Once the server is up and running, you can access the Table you just hosted using perspective.websocket and open_table(). First, create a client that expects a Perspective server to accept connections at the specified URL:

import "@finos/perspective-viewer";
import "@finos/perspective-viewer-datagrid";
import perspective from "@finos/perspective";

const websocket = await perspective.websocket("ws://localhost:8888/websocket");

Next open the Table we created on the server by name:

const table = await websocket.open_table("data_source_one");

table is a proxy for the Table we created on the server. All operations that are possible through the JavaScript API are possible on the Python API as well, thus calling view(), schema(), update() etc. on const table will pass those operations to the Python Table, execute the commands, and return the result back to JavaScript. Similarly, providing this table to a <perspective-viewer> instance will allow virtual rendering:

const viewer = document.createElement("perspective-viewer");
viewer.style.height = "500px";
document.body.appendChild(viewer);
await viewer.load(table);

perspective.websocket expects a Websocket URL where it will send instructions. When open_table is called, the name to a hosted Table is passed through, and a request is sent through the socket to fetch the Table. No actual Table instance is passed inbetween the runtimes; all instructions are proxied through websockets.

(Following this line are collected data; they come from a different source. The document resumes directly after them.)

From an optimization exercise on the open Yosys and OpenROAD flow, aimed at a short achievable clock period and few clock cycles; shortcuts taken in it are not production practice. At most, simulation tests tie the RTL to the original design; equivalence was not proved. Power figures rest on the tool's default switching activity, not on a simulated workload.

==> inputs of run H <==
==> flow/design.v (excerpt) <==
module rv_core (
    input  logic              clk,
    input  logic              reset,
    output rv_pkg::word_t     instr_addr,
    input  rv_pkg::word_t     instr_data,
    output logic              wb_valid,
    output rv_pkg::reg_addr_t wb_rd,
    output rv_pkg::word_t     wb_data
);
make LEC_CHECK=0 ABC_CLOCK_PERIOD_IN_PS=3000 CAP_MARGIN=25 CORE_MARGIN=2 CORE_UTILIZATION=40 SETUP_SLACK_MARGIN=3.8 SLEW_MARGIN=25 finish   # period 7.0 ns
run.sh (not shown) runs the stock make flow with config.mk's settings and CLKGATE_MAP_FILE= SYNTH_SCRIPT=/design/flow/synth_recipe.tcl, a recipe that flattens the netlist after the stock synthesis.
==> run K: changes against run H <==
--- a/flow/design.v
+++ b/flow/design.v
@@ -130,13 +130,12 @@
     output rv_pkg::reg_addr_t wb_rd,
     output rv_pkg::word_t     wb_data
 );
     logic [9:0] pc;
     logic        res_valid;
     logic [4:0]  res_rd;
-    logic [31:1] res_oh;     
     logic [31:0] res_data;
     logic        out_valid;
     logic [4:0]  out_rd;
     logic [31:0] out_data;
     logic [31:0] regs [1:31];
     logic [31:1] zflag;
@@ -215,27 +214,23 @@
     assign is_load   = opcode == 7'b0000011;
     assign is_store  = opcode == 7'b0100011;
     assign is_branch = opcode == 7'b1100011;
     assign imm_i     = {{20{instr_data[31]}}, instr_data[31:20]};
     assign imm_s     = {{20{instr_data[31]}}, instr_data[31:25], instr_data[11:7]};
     assign br_off    = {instr_data[7], instr_data[30:25], instr_data[11:9]};
-    logic [31:0] regs_rd [32];
-    always_comb begin
-        regs_rd[0] = '0;
-        for (int r = 1; r < 32; r++) regs_rd[r] = regs[r];
-    end
-    assign rv1 = (res_valid && res_rd == rs1) ? res_data : regs_rd[rs1];
-    assign rv2 = (res_valid && res_rd == rs2) ? res_data : regs_rd[rs2];
+    assign rv1 = (rs1 == 5'd0) ? 32'd0 :
+                 (res_valid && res_rd == rs1) ? res_data : regs[rs1];
+    assign rv2 = (rs2 == 5'd0) ? 32'd0 :
+                 (res_valid && res_rd == rs2) ? res_data : regs[rs2];
     assign ex_wv = ex_we && !ex_kill;
-    assign fwd1  = ex_wv && ex_rd == rs1;
-    assign fwd2  = ex_wv && ex_rd == rs2;
+    assign fwd1  = ex_wv && ex_rd == rs1 && rs1 != 5'd0;
+    assign fwd2  = ex_wv && ex_rd == rs2 && rs2 != 5'd0;
     logic is_addop;
     assign is_addop = (is_reg || is_imm) && (f3 == 3'b000 || f3 == 3'b010 || f3 == 3'b011);
     assign stall    = ((is_load || is_store) && fwd1) || (is_addop && (fwd1 || (is_reg && fwd2)));
     assign mimm     = is_store ? imm_s[7:0] : imm_i[7:0];
-    logic [63:0] s0;
     assign ma   = rv1[7:2];
     assign mb   = mimm[7:2];
     assign mcin = (rv1[1] & mimm[1]) | ((rv1[1] | mimm[1]) & rv1[0] & mimm[0]);
     assign mt   = ma ^ mb;
     assign mg   = ma & mb;
     assign mp   = ma | mb;
@@ -243,18 +238,15 @@
         for (int w = 0; w < 64; w++) begin
             logic [5:0] kw;
             logic [5:0] cneed;
             logic [5:0] cgen;
             kw    = 6'(w);
             cneed = mt ^ kw;
-            cgen[0] = 1'b0;
+            cgen[0] = mcin;
             for (int i = 1; i < 6; i++) cgen[i] = kw[i-1] ? mg[i-1] : mp[i-1];
-            s0[w] = &(cneed ~^ cgen);
-        end
-        for (int w = 0; w < 64; w++) begin
-            msel[w] = mcin ? s0[(w + 63) % 64] : s0[w];
+            msel[w] = &(cneed ~^ cgen);
         end
     end
     logic        res_zero;
     logic [31:0] zk;
     logic        ex_kz;
     logic        z1;
@@ -262,13 +254,13 @@
     logic        pred_eq;
     assign res_zero = ~|res_data;
     assign ex_kz    = ex_zk && ex_zero;
     always_comb begin
         zk[0] = 1'b1;
         for (int r = 1; r < 32; r++) begin
-            if (res_valid && res_oh[r]) begin
+            if (res_valid && res_rd == 5'(r)) begin
                 zk[r] = res_kz;
             end else begin
                 zk[r] = zflag[r];
             end
         end
     end
@@ -394,38 +386,29 @@
         res_kz    <= ex_kz;
     end
     always_ff @(posedge clk) begin
         if (ex_wv) begin
             res_rd   <= ex_rd;
             res_data <= result;
-            for (int r = 1; r < 32; r++) res_oh[r] <= ex_rd == 5'(r);
         end
     end
     always_ff @(posedge clk) begin
         out_rd   <= ex_rd;
         out_data <= result;
     end
-    logic reset_q;
     always_ff @(posedge clk) begin
-        reset_q <= reset;
-    end
-    always_ff @(posedge clk) begin
-        if (reset_q) begin
+        if (reset) begin
             for (int i = 1; i < 32; i++) regs[i] <= '0;
             zflag <= '1;
         end else if (res_valid) begin
-            for (int r = 1; r < 32; r++) begin
-                if (res_oh[r]) begin
-                    regs[r]  <= res_data;
-                    zflag[r] <= res_zero;
-                end
-            end
+            regs[res_rd]  <= res_data;
+            zflag[res_rd] <= res_zero;
         end
     end
     always_ff @(posedge clk) begin
-        if (reset_q) begin
+        if (reset) begin
             for (int i = 0; i < 64; i++) dmem[i] <= '0;
         end else if (ex_store && !ex_kill) begin
             for (int i = 0; i < 64; i++) begin
                 if (ex_sel[i]) dmem[i] <= op_b;
             end
         end
==> flow/config.mk (replaced) <==
export PLATFORM = sky130hd
export DESIGN_NAME = rv_core
export DESIGN_NICKNAME = rv_core
export VERILOG_FILES = /design/flow/design.v
export SDC_FILE = /design/flow/constraint.sdc
export NUM_CORES = 4
export LEC_CHECK = 0
export ABC_CLOCK_PERIOD_IN_PS = 3000
export CAP_MARGIN = 20
export CORE_MARGIN = 2
export CORE_UTILIZATION = 40
export SETUP_SLACK_MARGIN = 3.8
export SLEW_MARGIN = 20
==> run A: changes against run H <==
--- a/flow/design.v
+++ b/flow/design.v
@@ -309,15 +309,15 @@
     assign ld_data = dm_rd;
     logic [31:0] other;
     assign other  = ({32{ex_sll}} & sll_r)
                   | ({32{ex_srl}} & srl_r)
                   | ({32{ex_xor}} & (op_a ^ op_b))
                   | ({32{ex_or}}  & (op_a | op_b))
-                  | ({32{ex_and}} & (op_a & op_b))
-                  | ({32{ex_load}} & ld_data);
-    assign result = ({32{ex_add | ex_sub}} & sum) | ({32{ex_slt}} & {31'd0, lt}) | other;
+                  | ({32{ex_and}} & (op_a & op_b));
+    assign result = ex_load ? ld_data
+                  : (({32{ex_add | ex_sub}} & sum) | ({32{ex_slt}} & {31'd0, lt}) | other);
     logic eq_ab;
     logic eq_ar;
     logic eq_rb;
     eq32 i_eq_ab (.a(ex_a),     .b(ex_b),     .eq(eq_ab));
     eq32 i_eq_ar (.a(ex_a),     .b(res_data), .eq(eq_ar));
     eq32 i_eq_rb (.a(res_data), .b(ex_b),     .eq(eq_rb));
@@ -329,22 +329,23 @@
             default: equal = 1'b1;
         endcase
     end
     assign taken      = equal ^ ex_bne;
     assign alt_pc     = ex_pred ? ex_seq : ex_tgt;
     assign mispredict = ex_branch && !ex_kill && (taken != ex_pred);
+    logic sel_alt;
+    logic sel_tgt;
+    logic sel_hold;
+    logic sel_seq;
+    assign sel_alt  = !reset && mispredict;
+    assign sel_tgt  = !reset && !mispredict && pred;
+    assign sel_hold = !reset && !mispredict && stall;
+    assign sel_seq  = !reset && !mispredict && !pred && !stall;
     always_ff @(posedge clk) begin
-        if (reset) begin
-            pc <= '0;
-        end else if (mispredict) begin
-            pc <= alt_pc;
-        end else if (pred) begin
-            pc <= pc_tgt;
-        end else if (!stall) begin
-            pc <= pc_seq;
-        end
+        pc <= ({10{sel_alt}} & alt_pc) | ({10{sel_tgt}} & pc_tgt)
+            | ({10{sel_hold}} & pc) | ({10{sel_seq}} & pc_seq);
     end
     always_ff @(posedge clk) begin
         ex_kill <= mispredict;
     end
     always_ff @(posedge clk) begin
         if (reset || stall) begin
==> flow/config.mk (replaced) <==
export PLATFORM = sky130hd
export DESIGN_NAME = rv_core
export DESIGN_NICKNAME = rv_core
export VERILOG_FILES = /design/flow/design.v
export SDC_FILE = /design/flow/constraint.sdc
export NUM_CORES = 4
export LEC_CHECK = 0
export ABC_CLOCK_PERIOD_IN_PS = 3000
export CAP_MARGIN = 40
export CORE_MARGIN = 2
export CORE_UTILIZATION = 45
export PLACE_DENSITY = 0.65
export SETUP_SLACK_MARGIN = 3.8
export SLEW_MARGIN = 40
==> comparison <==
Clock skew, highest first: run K, run A, run H.
In sequential cell count, run K and run H do not differ.
Between run H and run A, the lower die area is in run A (gap 13%, measured against run A).
Routed wire length: run H > run A > run K.
Against run H, the synthesized cell count of run K is lower by 18%.
The highest setup slack belongs to run A, the lowest to run H.
Run A produced a clean layout. Run H went through all stages and came out clean. Run K completed, yet does not pass: max-capacitance violations, max-slew violations.
The highest final cell count belongs to run H, the lowest to run K.
The highest combinational power belongs to run K, the lowest to run A.
==> figures <==
	run K	run H	run A
Number of enable flip-flop cells after synthesis	1061	68	68
Max incr delay on CP	920 ps	1090 ps	470 ps
Cell area reported after detailed placement	161000 um^2	153000 um^2	153000 um^2
Met3 usage in global routing	0.0973	0.186	0.190
Sequential Power	21.4 mW	19.7 mW	19.7 mW
Portion of netlist area occupied by mux cells	0.109	0.0111	0.0143
Power density over the cells	256 nW/um^2	232 nW/um^2	234 nW/um^2
Number of slew-limit violations in the final report	23	0	0
Power consumed by combinational cells	6.50 mW	1.93 mW	1.62 mW
Overall routing resource usage	0.354	0.460	0.499
Run status	finished with violations	complete, no violations	complete, no violations
Layout check failures	max-capacitance violations, max-slew violations	-	-
Met2 track demand over resource in global routing	0.530	0.644	0.690
Normalized max-slew margin	-0.105	0.0102	0.307
Post-CTS Setup Bufs	290	551	391
Synthesized-area fraction occupied by ao, oa, aoi and oai cells	0.184	0.279	0.272
TritonCTS Buffers	359	376	368
Layout buffer count excluding clock buffers	996	1488	1254
Diodes inserted	64	86	76
Testbench counts of run H, summed over its fixed seeds: cycles 15,694.
Testbench counts of run A, summed over its fixed seeds: cycles 15,694.
Only the layout flow was run in run K; the RTL was not checked for function there.

[what the ideal ports hide]
The results above use ideal ports. As a check the final layouts listed here were re-extracted and re-timed, cells and wires unchanged. Step 1 assumes that a clkbuf_16 drives the clock port and a buf_2 every other input. Step 2 adds t to the input delays and takes it off the output delays; t is the mean of the earliest and latest rising clock arrival at the registers after step 1. Input paths then give back, and output paths get back, about the clock's delay inside the block. Slacks: no drivers / after step 1 / after step 2; pairs: no drivers / after step 1.
| run | shift t [ns] | setup slack, ns | pins driven straight from the clock port |
|---|---|---|---|
| run H | 1.143 | 3.127 / 3.127 / 2.248 | 1 |
| run K | 1.101 | 3.292 / 3.044 / 1.943 | 1 |
| run A | 1.122 | 3.414 / 3.347 / 2.225 | 1 |
The setup slack of run K, which loses most, moves by -0.248 ns with the drivers and by -1.349 ns with both steps.
Context: an optimization exercise on an open-source flow, tuned for small area, a short achievable clock period and few clock cycles per item. The choices shown serve that exercise and are no tape-out recipe. The RTL was checked by simulation tests, not by an equivalence proof against the original design.

[flow/design.v]
package kos_pkg;
  localparam logic signed [26:0] DEG45  = 27'sd2949120;
  localparam logic signed [26:0] DEG90  = 27'sd5898240;
  localparam logic signed [26:0] DEG135 = 27'sd8847360;
  localparam logic signed [26:0] DEG180 = 27'sd11796480;
  localparam logic signed [26:0] DEG225 = 27'sd14745600;
  localparam logic signed [26:0] DEG270 = 27'sd17694720;
  localparam logic signed [26:0] DEG315 = 27'sd20643840;
  localparam logic signed [26:0] DEG360 = 27'sd23592960;
  localparam logic signed [26:0] DEG405 = 27'sd26542080;
  localparam logic signed [26:0] DEG450 = 27'sd29491200;
  localparam logic signed [26:0] DEG495 = 27'sd32440320;
  localparam logic signed [27:0] E_LOW  = -28'sd3754937;
  localparam logic signed [27:0] E_HIGH = 28'sd27347897;
  localparam logic signed [33:0] GAIN    = 34'sd652032874;
  localparam logic [31:0]        R2D     = 32'd961263669;
  localparam logic [32:0]        RAD_MAX = 33'h1_FFFF_FFFF;
  localparam logic [3:0]  ITER_RESET = 4'd10;
  localparam logic [15:0] TOL_RESET  = 16'd328;
  function automatic logic signed [25:0] atan_deg(input logic [4:0] i);
    logic signed [25:0] r;
    case (i)
      5'd0:  r = 26'sd2949120;
      5'd1:  r = 26'sd1740967;
      5'd2:  r = 26'sd919879;
      5'd3:  r = 26'sd466945;
      5'd4:  r = 26'sd234379;
      5'd5:  r = 26'sd117304;
      5'd6:  r = 26'sd58666;
      5'd7:  r = 26'sd29335;
      5'd8:  r = 26'sd14668;
      5'd9:  r = 26'sd7334;
      5'd10: r = 26'sd3667;
      5'd11: r = 26'sd1833;
      5'd12: r = 26'sd917;
      5'd13: r = 26'sd458;
      5'd14: r = 26'sd229;
      5'd15: r = 26'sd115;
      5'd16: r = 26'sd57;
      5'd17: r = 26'sd29;
      5'd18: r = 26'sd14;
      default: r = '0;
    endcase
    atan_deg = r;
  endfunction
endpackage
module kos_cordic (
  input  logic               clk,
  input  logic               rst_n,
  input  logic               start,
  input  logic               vec_in,
  input  logic               first1,    
  input  logic signed [33:0] x0,
  input  logic signed [33:0] y0,
  input  logic signed [25:0] z0,
  input  logic               ld_x,      
  output logic               busy,
  output logic signed [33:0] x,
  output logic signed [33:0] y,
  output logic signed [25:0] z
);
  logic [4:0] step_r;
  logic       vec_r;
  logic       ccw;
  logic signed [33:0] xs, ys;
  logic signed [25:0] at;
  always_comb begin
    ccw = vec_r ? y[33] : !z[25];
    xs  = x >>> step_r;
    ys  = y >>> step_r;
    at  = kos_pkg::atan_deg(step_r);
  end
  always_ff @(posedge clk) begin
    if (!rst_n) busy <= 1'b0;
    else if (start) busy <= 1'b1;
    else if (busy && step_r == 5'd18) busy <= 1'b0;
  end
  always_ff @(posedge clk) begin
    if (start) begin
      x      <= x0;
      y      <= y0;
      z      <= z0;
      vec_r  <= vec_in;
      step_r <= first1 ? 5'd1 : 5'd0;
    end else if (busy) begin
      x      <= ccw ? x - ys : x + ys;
      y      <= ccw ? y + xs : y - xs;
      z      <= ccw ? z - at : z + at;
      step_r <= step_r + 5'd1;
    end else if (ld_x) begin
      x      <= x0;
    end
  end
endmodule
module kos_divider (
  input  logic        clk,
  input  logic        rst_n,
  input  logic        ld_r,
  input  logic [32:0] r_in,
  input  logic        ld_d,
  input  logic [33:0] d_in,
  input  logic        go,
  input  logic [32:0] q_in,
  input  logic [5:0]  n_in,
  output logic        busy,
  output logic        ovf,
  output logic [32:0] q
);
  logic [32:0] r_r;
  logic [33:0] d_r;
  logic [5:0]  n_r;
  logic        first_r;
  logic [33:0] rem2;
  logic        fits;
  always_comb begin
    rem2 = {r_r, q[32]};
    fits = rem2 >= d_r;
  end
  always_ff @(posedge clk) begin
    if (!rst_n) busy <= 1'b0;
    else if (go) busy <= 1'b1;
    else if (busy && n_r == 6'd1) busy <= 1'b0;
  end
  always_ff @(posedge clk) begin
    if (go) begin
      q       <= q_in;
      n_r     <= n_in;
      first_r <= 1'b1;
    end else if (busy) begin
      q       <= {q[31:0], fits};
      n_r     <= n_r - 6'd1;
      first_r <= 1'b0;
    end
    if (busy && first_r) ovf <= ({1'b0, r_r} >= d_r);
    if (ld_r) r_r <= r_in;
    else if (busy) r_r <= fits ? 33'(rem2 - d_r) : rem2[32:0];
    if (ld_d) d_r <= d_in;
  end
endmodule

This provides for great flexibility — while Perspective.js is full of features, browser WebAssembly runtimes currently have some performance restrictions on memory and CPU feature utilization, and the architecture in general suffers when the dataset itself is too large to download to the client in full.

The Python runtime does not suffer from memory limitations, utilizes Apache Arrow internal threadpools for threading and parallel processing, and generates architecture optimized code, which currently makes it more suitable as a server-side runtime than node.js.

API Reference

Perspective's complete API is hosted on docs.rs:

  • perspective-client covers Table and View data engine API methods common for Rust, JavaScript and Python.
  • perspective-rs adds Rust-specific documentation for the Rust crate entrypoint.